Scientific classification
- Kingdom: Plantae
- Clade: Embryophytes
- Clade: Tracheophytes
- Clade: Angiosperms
- Clade: Eudicots
- Order: Santalales
- Family: Santalaceae
- Genus: Exocarpos
- Species: E. luteolus
- Binomial name: Exocarpos luteolus Forbes

= Exocarpos luteolus =

- Genus: Exocarpos
- Species: luteolus
- Authority: Forbes
- Conservation status: G1

Species of flowering plant

Exocarpos luteolus is a rare species of flowering plant in the sandalwood family known by the common names leafy ballart or heau. It is endemic to Hawaii, where it is known only from the island of Kauai. There are eight populations remaining, for a total global population of only 39 individuals. The plant was federally listed as an endangered species of the United States in 1994.
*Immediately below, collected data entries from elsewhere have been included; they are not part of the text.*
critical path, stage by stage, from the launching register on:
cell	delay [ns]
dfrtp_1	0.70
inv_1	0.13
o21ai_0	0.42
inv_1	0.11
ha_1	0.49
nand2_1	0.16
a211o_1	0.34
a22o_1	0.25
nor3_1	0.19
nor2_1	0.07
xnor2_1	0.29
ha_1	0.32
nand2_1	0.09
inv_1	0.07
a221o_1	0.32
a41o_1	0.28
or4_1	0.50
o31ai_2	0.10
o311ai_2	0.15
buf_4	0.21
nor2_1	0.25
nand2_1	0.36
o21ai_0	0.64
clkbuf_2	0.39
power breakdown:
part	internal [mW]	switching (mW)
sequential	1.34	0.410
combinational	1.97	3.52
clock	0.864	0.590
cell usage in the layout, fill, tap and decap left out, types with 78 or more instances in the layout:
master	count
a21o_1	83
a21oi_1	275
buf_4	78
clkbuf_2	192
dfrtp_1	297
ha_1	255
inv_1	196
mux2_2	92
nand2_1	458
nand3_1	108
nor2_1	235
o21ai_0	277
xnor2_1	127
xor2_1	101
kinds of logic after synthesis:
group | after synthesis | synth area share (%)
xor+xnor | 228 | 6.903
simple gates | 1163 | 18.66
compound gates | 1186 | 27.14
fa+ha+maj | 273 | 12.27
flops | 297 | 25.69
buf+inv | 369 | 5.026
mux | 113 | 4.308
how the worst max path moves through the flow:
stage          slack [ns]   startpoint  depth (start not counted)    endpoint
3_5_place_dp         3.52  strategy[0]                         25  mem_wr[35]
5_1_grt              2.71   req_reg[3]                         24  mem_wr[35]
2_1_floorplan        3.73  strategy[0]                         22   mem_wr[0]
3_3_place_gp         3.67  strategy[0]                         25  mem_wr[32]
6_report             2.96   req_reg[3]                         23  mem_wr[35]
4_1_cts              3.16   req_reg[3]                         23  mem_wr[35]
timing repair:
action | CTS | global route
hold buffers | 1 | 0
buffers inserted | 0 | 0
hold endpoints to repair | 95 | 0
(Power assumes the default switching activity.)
[src/sv/fsp_pkg.sv]
`timescale 1ns / 1ps

package fsp_pkg;

   typedef enum logic [1:0] {
      OP_ACQUIRE = 2'd0,
      OP_RELEASE = 2'd1,
      OP_SELECT  = 2'd2,
      OP_QUERY   = 2'd3
   } op_type;

   typedef enum logic [2:0] {
      ST_IDLE,
      ST_MOD,
      ST_RMW,
      ST_SCAN,
      ST_DONE
   } state_type;

   localparam logic [1:0]  CSR_SLOT_COUNT = 2'd0;
   localparam logic [1:0]  CSR_REF_DEPTH  = 2'd1;

   localparam logic [31:0] TAG_RESET      = 32'hFFFF_FFFF;
   localparam logic [7:0]  FREE_MAX       = 8'hFF;
   localparam logic [4:0]  SLOT_COUNT_RST = 5'd16;
   localparam logic [4:0]  REF_DEPTH_RST  = 5'd0;

   // one stored entry: free flag above the tag
   localparam int ENTRY_W = 33;

   typedef struct packed {
      op_type      operation;
      logic [31:0] source_tag;
   } req_type;

   typedef struct packed {
      logic [3:0] slot_index;
      logic       found;
   } rsp_type;

   typedef struct packed {
      logic [4:0] slot_count;
      logic [4:0] reference_depth;
   } cfg_type;

endpackage

[src/sv/frame_slot_pool_manager.sv]
`timescale 1ns / 1ps

// Frame slot pool manager. Each request carries one operation (acquire,
// release by tag, select by tag, query) and yields exactly one response
// with a slot index and a found flag. Slot tags and free flags live in one
// synchronous RAM of MAX_SLOTS entries; a sequencer scans it one slot per
// cycle with the read of the next slot overlapped with the compare of the
// current one. Query and an empty pool go straight to the response;
// release, select and acquire from the free list scan up to the hit or,
// on a miss, through the slot count; round-robin acquire first reduces
// the next slot by one modulo subtraction per step when it lies beyond a
// reduced slot count, then reads and retags that slot. One request is in
// work at a time; the response register lets the next request in while
// the last response waits. There is no clearing pass: per-slot valid bits
// make untouched slots read as untagged and not free right after reset.
// Configuration writes are always ready and must only be issued while the
// block is idle.
module frame_slot_pool_manager #(
   parameter int MAX_SLOTS = 16
) (
   input  logic             clock,
   input  logic             reset,
   input  logic             req_valid,
   output logic             req_stall,
   input  fsp_pkg::req_type req_payload,
   output logic             rsp_valid,
   input  logic             rsp_stall,
   output fsp_pkg::rsp_type rsp_payload,
   input  logic             csr_valid,
   output logic             csr_ready,
   input  logic [1:0]       csr_index,
   input  logic [4:0]       csr_data
);

   import fsp_pkg::*;

   cfg_type cfg_ff, cfg_in;
   logic    rsp_valid_ff, rsp_valid_in;
   rsp_type rsp_payload_ff, rsp_payload_in;

   logic    busy;
   logic    start;
   logic    res_valid;
   rsp_type res;
   logic    res_take;

   // accept a request only while the sequencer is idle
   assign req_stall = busy;
   assign start     = req_valid && !req_stall;
   assign csr_ready = 1'b1;

   fsp_engine #(
      .MAX_SLOTS(MAX_SLOTS)
   ) u_engine (
      .clock    (clock),
      .reset    (reset),
      .start    (start),
      .req      (req_payload),
      .cfg      (cfg_ff),
      .busy     (busy),
      .res_valid(res_valid),
      .res      (res),
      .res_take (res_take)
   );

   // register writes: unknown indexes drop
   always_comb begin
      cfg_in = cfg_ff;
      if (csr_valid && csr_ready) begin
         unique case (csr_index)
            CSR_SLOT_COUNT: cfg_in.slot_count      = csr_data;
            CSR_REF_DEPTH:  cfg_in.reference_depth = csr_data;
            default:        cfg_in                 = cfg_ff;
         endcase
      end
   end

   // output register: load when empty or when its response is taken
   assign res_take = res_valid && (!rsp_valid_ff || !rsp_stall);

   always_comb begin
      rsp_payload_in = rsp_payload_ff;
      if (res_take) begin
         rsp_valid_in   = 1'b1;
         rsp_payload_in = res;
      end else if (rsp_stall) begin
         rsp_valid_in   = rsp_valid_ff;
      end else begin
         rsp_valid_in   = 1'b0;
      end
   end

   always_ff @(posedge clock) begin
      if (reset) begin
         cfg_ff       <= '{slot_count: SLOT_COUNT_RST, reference_depth: REF_DEPTH_RST};
         rsp_valid_ff <= 1'b0;
      end else begin
         cfg_ff       <= cfg_in;
         rsp_valid_ff <= rsp_valid_in;
      end
      rsp_payload_ff <= rsp_payload_in;
   end

   assign rsp_valid   = rsp_valid_ff;
   assign rsp_payload = rsp_payload_ff;

endmodule

[src/sv/fsp_ram.sv]
`timescale 1ns / 1ps

module fsp_ram #(
   parameter int WIDTH = 33,
   parameter int DEPTH = 16
) (
   input  logic                                         clock,
   input  logic                                         wr_en,
   input  logic [((DEPTH > 1) ? $clog2(DEPTH) : 1)-1:0] wr_addr,
   input  logic [WIDTH-1:0]                             wr_data,
   input  logic                                         rd_en,
   input  logic [((DEPTH > 1) ? $clog2(DEPTH) : 1)-1:0] rd_addr,
   output logic [WIDTH-1:0]                             rd_data
);

   logic [WIDTH-1:0] mem [DEPTH];
   logic [WIDTH-1:0] rd_data_ff;

   always_ff @(posedge clock) begin
      if (wr_en) begin
         mem[wr_addr] <= wr_data;
      end
      if (rd_en) begin
         rd_data_ff <= mem[rd_addr];
      end
   end

   assign rd_data = rd_data_ff;

endmodule

[src/sv/fsp_engine.sv]
`timescale 1ns / 1ps

module fsp_engine #(
   parameter int MAX_SLOTS = 16
) (
   input  logic             clock,
   input  logic             reset,
   input  logic             start,
   input  fsp_pkg::req_type req,
   input  fsp_pkg::cfg_type cfg,
   output logic             busy,
   output logic             res_valid,
   output fsp_pkg::rsp_type res,
   input  logic             res_take
);

   import fsp_pkg::*;

   localparam int SW = (MAX_SLOTS > 1) ? $clog2(MAX_SLOTS) : 1;

   state_type         state_ff, state_in;
   op_type            op_ff, op_in;
   logic [31:0]       tag_ff, tag_in;
   logic [4:0]        n_ff, n_in;
   logic [4:0]        mod_ff, mod_in;
   logic [SW-1:0]     scan_ff, scan_in;
   logic              cur_vld_ff, cur_vld_in;
   logic [SW-1:0]     cur_ff, cur_in;
   logic              chs_vld_ff, chs_vld_in;
   logic [SW-1:0]     chs_ff, chs_in;
   logic [7:0]        free_ff, free_in;
   logic [MAX_SLOTS-1:0] valid_ff, valid_in;
   rsp_type           res_ff, res_in;

   logic              rd_en;
   logic [SW-1:0]     rd_addr;
   logic [ENTRY_W-1:0] rd_data;
   logic              wr_en;
   logic [SW-1:0]     wr_addr;
   logic [ENTRY_W-1:0] wr_data;

   logic [4:0]        n_eff;
   logic [4:0]        depth;
   logic [6:0]        q_diff;
   logic [6:0]        q_wrap;
   rsp_type           q_res;
   logic [31:0]       ent_tag;
   logic              ent_free;
   logic              hit;
   logic              last;

   fsp_ram #(
      .WIDTH(ENTRY_W),
      .DEPTH(MAX_SLOTS)
   ) u_ram (
      .clock  (clock),
      .wr_en  (wr_en),
      .wr_addr(wr_addr),
      .wr_data(wr_data),
      .rd_en  (rd_en),
      .rd_addr(rd_addr),
      .rd_data(rd_data)
   );

   // slots never written read as untagged and not free
   assign ent_tag  = valid_ff[scan_ff] ? rd_data[31:0] : TAG_RESET;
   assign ent_free = valid_ff[scan_ff] & rd_data[32];
   assign hit      = (op_ff == OP_ACQUIRE) ? ent_free : (ent_tag == tag_ff);
   assign last     = (5'(scan_ff) == (n_ff - 5'd1));

   assign n_eff = (cfg.slot_count > 5'(MAX_SLOTS)) ? 5'(MAX_SLOTS) : cfg.slot_count;
   assign depth = ((cfg.reference_depth == 5'd0) || (cfg.reference_depth >= n_eff))
                  ? n_eff : cfg.reference_depth;
   assign q_diff = 7'(cur_ff) + 7'd1 - 7'(depth);
   assign q_wrap = q_diff + 7'(n_eff);

   always_comb begin
      q_res = '0;
      priority if (!cur_vld_ff) begin
         q_res = '0;
      end else if (chs_vld_ff) begin
         q_res = '{slot_index: 4'(chs_ff), found: 1'b1};
      end else if (!q_diff[6]) begin
         q_res = '{slot_index: q_diff[3:0], found: 1'b1};
      end else if (!q_wrap[6]) begin
         q_res = '{slot_index: q_wrap[3:0], found: 1'b1};
      end else begin
         q_res = '0;
      end
   end

   always_ff @(posedge clock) begin
      if (reset) begin
         state_ff   <= ST_IDLE;
      end else begin
         state_ff   <= state_in;
      end
   end

   always_ff @(posedge clock) begin
      if (reset) begin
         cur_vld_ff <= 1'b0;
         chs_vld_ff <= 1'b0;
         free_ff    <= '0;
         valid_ff   <= '0;
      end else begin
         cur_vld_ff <= cur_vld_in;
         chs_vld_ff <= chs_vld_in;
         free_ff    <= free_in;
         valid_ff   <= valid_in;
      end
      op_ff   <= op_in;
      tag_ff  <= tag_in;
      n_ff    <= n_in;
      mod_ff  <= mod_in;
      scan_ff <= scan_in;
      cur_ff  <= cur_in;
      chs_ff  <= chs_in;
      res_ff  <= res_in;
   end

   always_comb begin
      state_in   = state_ff;
      op_in      = op_ff;
      tag_in     = tag_ff;
      n_in       = n_ff;
      mod_in     = mod_ff;
      scan_in    = scan_ff;
      cur_vld_in = cur_vld_ff;
      cur_in     = cur_ff;
      chs_vld_in = chs_vld_ff;
      chs_in     = chs_ff;
      free_in    = free_ff;
      res_in     = res_ff;
      rd_en      = 1'b0;
      rd_addr    = scan_ff;
      wr_en      = 1'b0;
      wr_addr    = scan_ff;
      wr_data    = {ent_free, ent_tag};

      unique case (state_ff)
         ST_IDLE: begin
            if (start) begin
               op_in   = req.operation;
               tag_in  = req.source_tag;
               n_in    = n_eff;
               scan_in = '0;
               if (n_eff == 5'd0) begin
                  res_in   = '0;
                  state_in = ST_DONE;
               end else begin
                  unique case (req.operation)
                     OP_ACQUIRE: begin
                        if (free_ff == 8'd0) begin
                           mod_in   = cur_vld_ff ? (5'(cur_ff) + 5'd1) : 5'd0;
                           state_in = ST_MOD;
                        end else begin
                           rd_en    = 1'b1;
                           rd_addr  = '0;
                           state_in = ST_SCAN;
                        end
                     end
                     OP_RELEASE, OP_SELECT: begin
                        rd_en    = 1'b1;
                        rd_addr  = '0;
                        state_in = ST_SCAN;
                     end
                     OP_QUERY: begin
                        res_in   = q_res;
                        state_in = ST_DONE;
                     end
                     default: begin
                        state_in = ST_IDLE;
                     end
                  endcase
               end
            end
         end
         ST_MOD: begin
            // reduce the next round-robin slot by subtraction
            if (mod_ff >= n_ff) begin
               mod_in = mod_ff - n_ff;
            end else begin
               scan_in    = SW'(mod_ff);
               rd_en      = 1'b1;
               rd_addr    = SW'(mod_ff);
               cur_in     = SW'(mod_ff);
               cur_vld_in = 1'b1;
               state_in   = ST_RMW;
            end
         end
         ST_RMW: begin
            // retag, keep the free flag
            wr_en    = 1'b1;
            wr_data  = {ent_free, tag_ff};
            res_in   = '{slot_index: 4'(scan_ff), found: 1'b1};
            state_in = ST_DONE;
         end
         ST_SCAN: begin
            if (hit) begin
               res_in   = '{slot_index: 4'(scan_ff), found: 1'b1};
               state_in = ST_DONE;
               unique case (op_ff)
                  OP_ACQUIRE: begin
                     wr_en      = 1'b1;
                     wr_data    = {1'b0, tag_ff};
                     free_in    = free_ff - 8'd1;
                     cur_in     = scan_ff;
                     cur_vld_in = 1'b1;
                  end
                  OP_RELEASE: begin
                     wr_en   = 1'b1;
                     wr_data = {1'b1, ent_tag};
                     if (free_ff != FREE_MAX) begin
                        free_in = free_ff + 8'd1;
                     end
                  end
                  OP_SELECT: begin
                     chs_in     = scan_ff;
                     chs_vld_in = 1'b1;
                  end
                  default: begin
                     res_in = res_ff;
                  end
               endcase
            end else if (last) begin
               res_in   = '0;
               state_in = ST_DONE;
            end else begin
               rd_en   = 1'b1;
               rd_addr = scan_ff + SW'(1);
               scan_in = scan_ff + SW'(1);
            end
         end
         ST_DONE: begin
            if (res_take) begin
               state_in = ST_IDLE;
            end
         end
         default: begin
            state_in = ST_IDLE;
         end
      endcase

      valid_in = valid_ff;
      if (wr_en) begin
         valid_in[wr_addr] = 1'b1;
      end
   end

   assign busy      = (state_ff != ST_IDLE);
   assign res_valid = (state_ff == ST_DONE);
   assign res       = res_ff;

`ifndef NO_ASSERTIONS
   a_scan_in_range: assert property (@(posedge clock) disable iff (reset)
      (state_ff == ST_SCAN) |-> (5'(scan_ff) < n_ff))
      else $error("scan index beyond slot count");

   a_free_only_scan: assert property (@(posedge clock) disable iff (reset)
      (state_ff != ST_SCAN) |=> $stable(free_ff))
      else $error("free count changed outside a slot scan");

   a_miss_zero: assert property (@(posedge clock) disable iff (reset)
      (res_valid && !res.found) |-> (res.slot_index == 4'd0))
      else $error("miss carries a nonzero slot index");

   a_write_busy: assert property (@(posedge clock) disable iff (reset)
      wr_en |-> (state_ff == ST_SCAN || state_ff == ST_RMW))
      else $error("slot memory written outside a scan or retag");
`endif

endmodule
[config.mk]
export PLATFORM = sky130hd
export DESIGN_NAME = frame_slot_pool_manager
export DESIGN_NICKNAME = d
export VERILOG_FILES = /design/src/sv/fsp_pkg.sv /design/src/sv/frame_slot_pool_manager.sv /design/src/sv/fsp_ram.sv /design/src/sv/fsp_engine.sv
export SDC_FILE = /design/constraint.sdc
export NUM_CORES = 1
export LEC_CHECK = 0
export ABC_AREA = 0
export BUFFER_PORTS_ARGS = -buffer_cell sky130_fd_sc_hd__buf_2
export CAP_MARGIN = 10
export CORE_AREA = 2 2 156 311
export CTS_CLUSTER_DIAMETER = 120
export DETAILED_ROUTE_END_ITERATION = 8
export DIE_AREA = 0 0 158 313
export PLACE_DENSITY = 0.76
export SLEW_MARGIN = 0
export SYNTH_ARGS = -nofsm -noshare
export SYNTH_HDL_FRONTEND = slang
export SYNTH_HIERARCHICAL = 1
export SYNTH_SLANG_ARGS = --single-unit
[constraint.sdc]
create_clock -name clock -period 9.3 [get_ports clock]
set_input_delay 0.465 -clock clock [delete_from_list [all_inputs] [get_ports clock]]
set_output_delay 0.465 -clock clock [all_outputs]
set_load 0.1 [all_outputs]
* Yosys cells after proc, flatten, opt, wreduce, memory -nomap -nowiden
Memory sizes are Yosys's and may differ from the RTL's. A register that Yosys moved wholly into a read port is not among the register bits. Index checks and enable logic that the tools add are counted.
Operators by class: magnitude comparators 5, muxes and demuxes 73, reductions and logical operators 34, $add $sub $neg 9, equal/unequal tests 27, bitwise gates (word level) 2
Operators with widths (count):
- $pmux 33 s2 | 2
- $mux 5 | 18
- $mux 4 | 10
- $mux 33 | 1
- $eq 32x32->1 | 1
- $mux 32 | 1
- $pmux 4 s3 | 2
- $mux 1 | 18
- $mux 3 | 6
- $or 16x16->16 | 1
- $pmux 4 s2 | 2
- $pmux 8 s2 | 1
- $pmux 3 s5 | 1
- $pmux 5 s3 | 1
- $ne 2x1->1 const B | 7
- $reduce_and 4->1 | 3
- $add 4x1->5 const B | 2
- $ge 5x5->1 | 2
- $logic_not 5->1 | 2
- $pmux 5 s2 | 1
- $pmux 3 s3 | 1
- $reduce_bool 3->1 | 3
- $add 8x1->8 const B | 1
- $logic_not 8->1 | 1
- other kinds (39) | 62
Storage, ports and cells: word-level logic and storage cells 170, memories 1, bits in writable memories 528, output and inout bits 8, flip-flop bits (word level) 106, input bits 46
Memories:
- u_engine.u_ram.mem | words 16, width 33, rd ports 1, clocked after memory_dff 1, wr ports 1, RTL line fsp_ram.sv:16 | logic [WIDTH-1:0] mem [DEPTH];

* Depth between registers and ports, before layout
depth after elaboration 15, gate-level depth with buffers 24, mapped depth without buffers 24

* Modules after synthesis
Netlist, hierarchy kept.
Modules (own cells, without submodules):
- fsp_ram | instances 1, cells each 864, sequential area each 16846.2 um^2, area an instance 20960.1 um^2
- fsp_engine | instances 1, cells each 709, sequential area each 2412.3 um^2, area an instance 6382.4 um^2
- frame_slot_pool_manager | instances 1, cells each 54, sequential area each 370.4 um^2, area an instance 649.4 um^2

* Least setup slack after synthesis
No wires, ideal clock.
kind reg2reg, from register u_engine.scan_ff[1], to memory u_engine.u_ram.mem[0][0] (enable), period minus slack after synthesis 6.591 ns, slack 2.709 ns, cell stages (with the launch flop) 17, buffers on the path 3, arrival 6.126 ns, setup time 0.464 ns, required time 8.836 ns, path through edfxtp_1 > buf_6 > mux4_2 > nor2_1 > nor4_4 > nor2_4 > buf_6 > a2111oi_4 > a31oi_2 > nor4_4 > nand4b_4 > a21oi_1 > nor2_1 > clkbuf_1 > nor2_1 > or3b_2 > nor3_1
Between the ends: cells in the longest elaborated chain, start to end 9, elaborated cells on any way between the ends 10, those cells by class 1 x eq/ne; 8 x mux; 1 x bitwise
RTL lines:
- start: declaration | RTL line fsp_engine.sv:26 | logic [SW-1:0] scan_ff, scan_in;
- start signal: assignment | RTL line fsp_engine.sv:116 | scan_ff <= scan_in;
- $bmux 1 s4 * | RTL line fsp_engine.sv:66, fsp_engine.sv:67
- $mux 1 (not written as such) * | RTL line fsp_engine.sv:66, fsp_engine.sv:67
- $mux 32 | RTL line fsp_engine.sv:66 | assign ent_tag = valid_ff[scan_ff] ? rd_data[31:0] : TAG_RESET;
- $eq 32x32->1 | RTL line fsp_engine.sv:68 | assign hit = (op_ff == OP_ACQUIRE) ? ent_free : (ent_tag == tag_ff);
- $mux 1 * | RTL line fsp_engine.sv:68
- $mux 1 * | RTL line fsp_engine.sv:200 | if (hit) begin
- $pmux 1 s2 * | RTL line fsp_engine.sv:141 | unique case (state_ff)
- net u_engine.wr_en | RTL line fsp_engine.sv:38 | logic wr_en;
- $mux 1 * | RTL line fsp_ram.sv:20 | if (wr_en) begin
- $mux 1 (not written as such) * | RTL line fsp_ram.sv:21 | mem[wr_addr] <= wr_data;
- end: declaration | RTL line fsp_ram.sv:16
Mark *: on every way through the listed nets, which the timed path passes. The rest lies on a longest branch. The select of a mux whose other input is x is not followed.

* Worst setup path after layout
from register u_engine.scan_ff[0], to memory u_engine.u_ram.mem[14][3] (enable)
The elaborated chain is that of the path after synthesis.
$ cat src/rtl/pst_pkg.sv
// Shared types, sizes and helpers for the potentiometer soft-takeover block.
package pst_pkg;

    // Sizing
    localparam int CHANNELS   = 8;
    localparam int VALUE_BITS = 12;
    localparam int POT_MAX_W  = 12;
    localparam int OUT_W      = 12;
    localparam int CHAN_W     = 3;
    localparam int RAW_W      = 16;
    localparam int HOOK_W     = 12;
    localparam int WIDE_W     = 16;
    localparam int CH_EXT_W   = 7;
    localparam int CH_IDX_W   = (CHANNELS > 1) ? $clog2(CHANNELS) : 1;

    localparam logic [POT_MAX_W-1:0] POT_MAX_RESET = 12'd4095;

    // Request codes
    localparam logic REQ_READING = 1'b0;
    localparam logic REQ_HOOK    = 1'b1;

    // Per-channel pickup state
    typedef enum logic [1:0] {
        HS_UNHOOKED = 2'd0,
        HS_HOOKING  = 2'd1,
        HS_UNDER    = 2'd2,
        HS_OVER     = 2'd3
    } hook_t;

    typedef struct packed {
        hook_t                 hook;
        logic [VALUE_BITS-1:0] held;
    } entry_t;

    localparam int ENTRY_W = $bits(entry_t);

    // Sequencer states
    typedef enum logic {
        S_IDLE = 1'b0,
        S_EXEC = 1'b1
    } fsm_t;

    // Decoded transaction kind, captured at accept
    typedef struct packed {
        logic is_hook;
        logic ok;
        logic in_range;
    } pst_op_t;

    // Update unit verdict
    typedef struct packed {
        logic             wr_en;
        logic             has_result;
        entry_t           entry;
        logic [OUT_W-1:0] result;
    } pst_upd_t;

    // Fit a held value to the result width
    function automatic logic [OUT_W-1:0] to_out(input logic [VALUE_BITS-1:0] v);
        logic [WIDE_W-1:0] wide;
        wide = WIDE_W'(v);
        return wide[OUT_W-1:0];
    endfunction

endpackage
This plant is a shrub growing one half to two meters tall. There are two types of leaves, lance-shaped to oval leaf blades up to 8 centimeters long and smaller, reduced leaves that are like scales. Some plants have only scale-like leaves and appear leafless at first glance. The flower has six greenish petals each about a millimeter long. The fruit is a yellow drupe between 1 and 2 centimeters long.

This rare plant grows in several types of habitat, including bogs, open ridges, and closed wet forests. Plants sharing the forested habitat types may include ohia (Metrosideros polymorpha), uluhe (Dicranopteris linearis), koa (Acacia koa), kauila (Alphitonia ponderosa), and poʻola nui (Bidens cosmoides). Plants in its bog habitat may include pa iniu (Astelia waialealae), and kanawao (Broussaisia arguta).

This plant is nearing extinction because of a number of threats, mainly habitat destruction and degradation from feral goats and pigs. Rats consume the seeds. Many invasive plant species are present in the habitat, including prickly blackberry (Rubus argutus), banana poka (Passiflora tarminiana), Santa Barbara daisy (Erigeron karvinskianus) paii iha (Christella dentata), lantana (Lantana camara), and molasses grass (Melinis minutiflora).